Once a change in the master branch is detected, Travis-CI will pull the code and perform a Maven build. If a compilation or test failure is detected the process will be stopped and notification mails will be sent.

This is how a successful build looks like:

As said, once you have a successful build, Travis CI will trigger a Heroku deployment. By the way, what is Heroku? Heroku is a commercial PaaS that also offers some free functionality for hobby programmers and people learning. If you want to test it, follow this steps:

• Register in Heroku with your personal details.
• Create an application and link it with your Github:
• By doing so, you will be provided with an application key (which was inserted in the YML snippet above).
• Choose the "Free" dyno mode. This mode offers you very limited resources and the machine is shut down after 60 minutes of inactivity.
• By the way, these are the different plans available:

The way in which your application is executed, is defined in a Procfile (this file should be placed in the same folder of .travis.yml)

Running example

You can check the unfinished application running here: https://stokker.herokuapp.com

Update on November 1st 2015: I had to separate Stokker and Portfolio Manager into two different Github repositories (and two Heroku applications) in order to be able to run both of them so the URL for the Portfolio manager in Heroku is now: https://stokker-portfolio-manager.herokuapp.com

• Please excuse me for the ugly interface, learning AngularJS is still one of my non achieved goals!). Moreover I have not yet provided a CRUD JavaScript interface for the entities managed in the project (Portfolio, Market Position and Stock). If you want to interact with the database, you can use the Spring Data REST endpoints:
• https://stokker.herokuapp.com/positions
• https://stokker.herokuapp.com/stocks
• https://stokker.herokuapp.com/portfolios
• If prompted for authentications use "user" / "user" as login and password.
• You will notice that no price is used for the portfolios, as I still have not figured out how to run more that one application per repository.
• Kibana functionality won´t be available.

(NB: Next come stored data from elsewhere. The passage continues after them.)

--- src/allpass_delay_filter_assert.svh ---
// assertion macros shared by the allpass delay filter sources
`ifndef ALLPASS_DELAY_FILTER_ASSERT_SVH
`define ALLPASS_DELAY_FILTER_ASSERT_SVH

// same-cycle implication, checked outside reset
`define ADF_ASSERT_IMP(lbl, clk, rst_n, ante, cons, msg) \
    lbl: assert property (@(posedge clk) disable iff (!(rst_n)) (ante) |-> (cons)) \
        else $error(msg);

// next-cycle implication, checked outside reset
`define ADF_ASSERT_NXT(lbl, clk, rst_n, ante, cons, msg) \
    lbl: assert property (@(posedge clk) disable iff (!(rst_n)) (ante) |=> (cons)) \
        else $error(msg);

`endif

--- src/adf_pkg.sv ---
// ---------------------------------------------------------------------------
// adf_pkg
// Shared types and constants of the allpass delay filter.
// ---------------------------------------------------------------------------
`timescale 1ns / 1ps
`default_nettype none

package adf_pkg;

    // register map
    localparam int CFG_IDX_BITS  = 2;
    localparam int CFG_DATA_BITS = 16;
    localparam logic [CFG_IDX_BITS-1:0] REG_GAIN  = 2'd0;
    localparam logic [CFG_IDX_BITS-1:0] REG_DELAY = 2'd1;

    // field widths
    localparam int GAIN_BITS  = 16;
    localparam int DELAY_BITS = 13;
    localparam int COEF_BITS  = 17;
    localparam int CG_BITS    = 32;
    localparam int GSQ_BITS   = 32;

    // gain after reset: 0.5 in Q1.15
    localparam logic signed [GAIN_BITS-1:0] GAIN_RESET = 16'sd16384;

    // derived coefficients handed from the coefficient unit to the datapath
    typedef struct packed {
        logic                          busy;
        logic signed [GAIN_BITS-1:0]   gain;
        logic signed [COEF_BITS-1:0]   c;
        logic signed [CG_BITS-1:0]     cg;
    } t_coef;

endpackage

`default_nettype wire

--- src/adf_coef.sv ---
// ---------------------------------------------------------------------------
// adf_coef
// Gain register (Q1.15) and derived coefficients c = 1 - g^2 (Q2.15) and c*g (Q2.30).
// ---------------------------------------------------------------------------
`timescale 1ns / 1ps
`default_nettype none
`include "allpass_delay_filter_assert.svh"

module adf_coef
    import adf_pkg::*;
(
    input  wire logic                        i_clk,
    input  wire logic                        i_rst_n,
    input  wire logic                        i_gain_we,
    input  wire logic signed [GAIN_BITS-1:0] i_gain_data,
    output t_coef                            o_coef
);

    logic signed [GAIN_BITS-1:0] r_gain;
    logic [2:0]                  r_step;
    logic signed [GSQ_BITS-1:0]  r_gsq_prod;
    logic signed [COEF_BITS-1:0] r_c;
    logic signed [CG_BITS-1:0]   r_cg;
    logic signed [GSQ_BITS-1:0]  n_gsq;

    // gain register and refresh sequence: square, subtract, multiply
    always_ff @(posedge i_clk) begin
        if (!i_rst_n) begin
            r_gain <= GAIN_RESET;
            r_step <= 3'b001;
        end else if (i_gain_we) begin
            r_gain <= i_gain_data;
            r_step <= 3'b001;
        end else begin
            r_step <= {r_step[1:0], 1'b0};
        end
    end

    // rounded g^2 in Q1.15
    assign n_gsq = (r_gsq_prod + 32'sd16384) >>> 15;

    // coefficient datapath
    always_ff @(posedge i_clk) begin
        if (r_step[0]) begin
            r_gsq_prod <= GSQ_BITS'(r_gain * r_gain);
        end
        if (r_step[1]) begin
            r_c <= COEF_BITS'(32'sd32768 - n_gsq);
        end
        if (r_step[2]) begin
            r_cg <= CG_BITS'(r_c * r_gain);
        end
    end

    assign o_coef.busy = |r_step;
    assign o_coef.gain = r_gain;
    assign o_coef.c    = r_c;
    assign o_coef.cg   = r_cg;

    // one refresh step at a time
    `ADF_ASSERT_IMP(a_step_onehot, i_clk, i_rst_n, 1'b1, $onehot0(r_step), "refresh steps overlap")

endmodule

`default_nettype wire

Manage your application with Heroku toolbelt

Heroku offers you a tool called Heroku toolbelt that you can install in your local computer and use it to:

• Manage and monitor your applications:
• You can login and check the application logs.
• You can deploy directly by performing a git push heroku.
• Deploy your applications in a local environment in order to ensure that everything is OK before pushing your code.

Resources

This is a really shallow introduction to Travis CI and Heroke. I am astonished, as the more I read the more documentation I found. Here you might find some interesting links in case you want to continue learning on this topic:

• Travis CI reference documentation
• Guide on building with Java
• Getting started with Heroku and Java

Hope that you find this quick introduction interesting, any feedback is always more than welcome! You can find the code of the unfinished application here.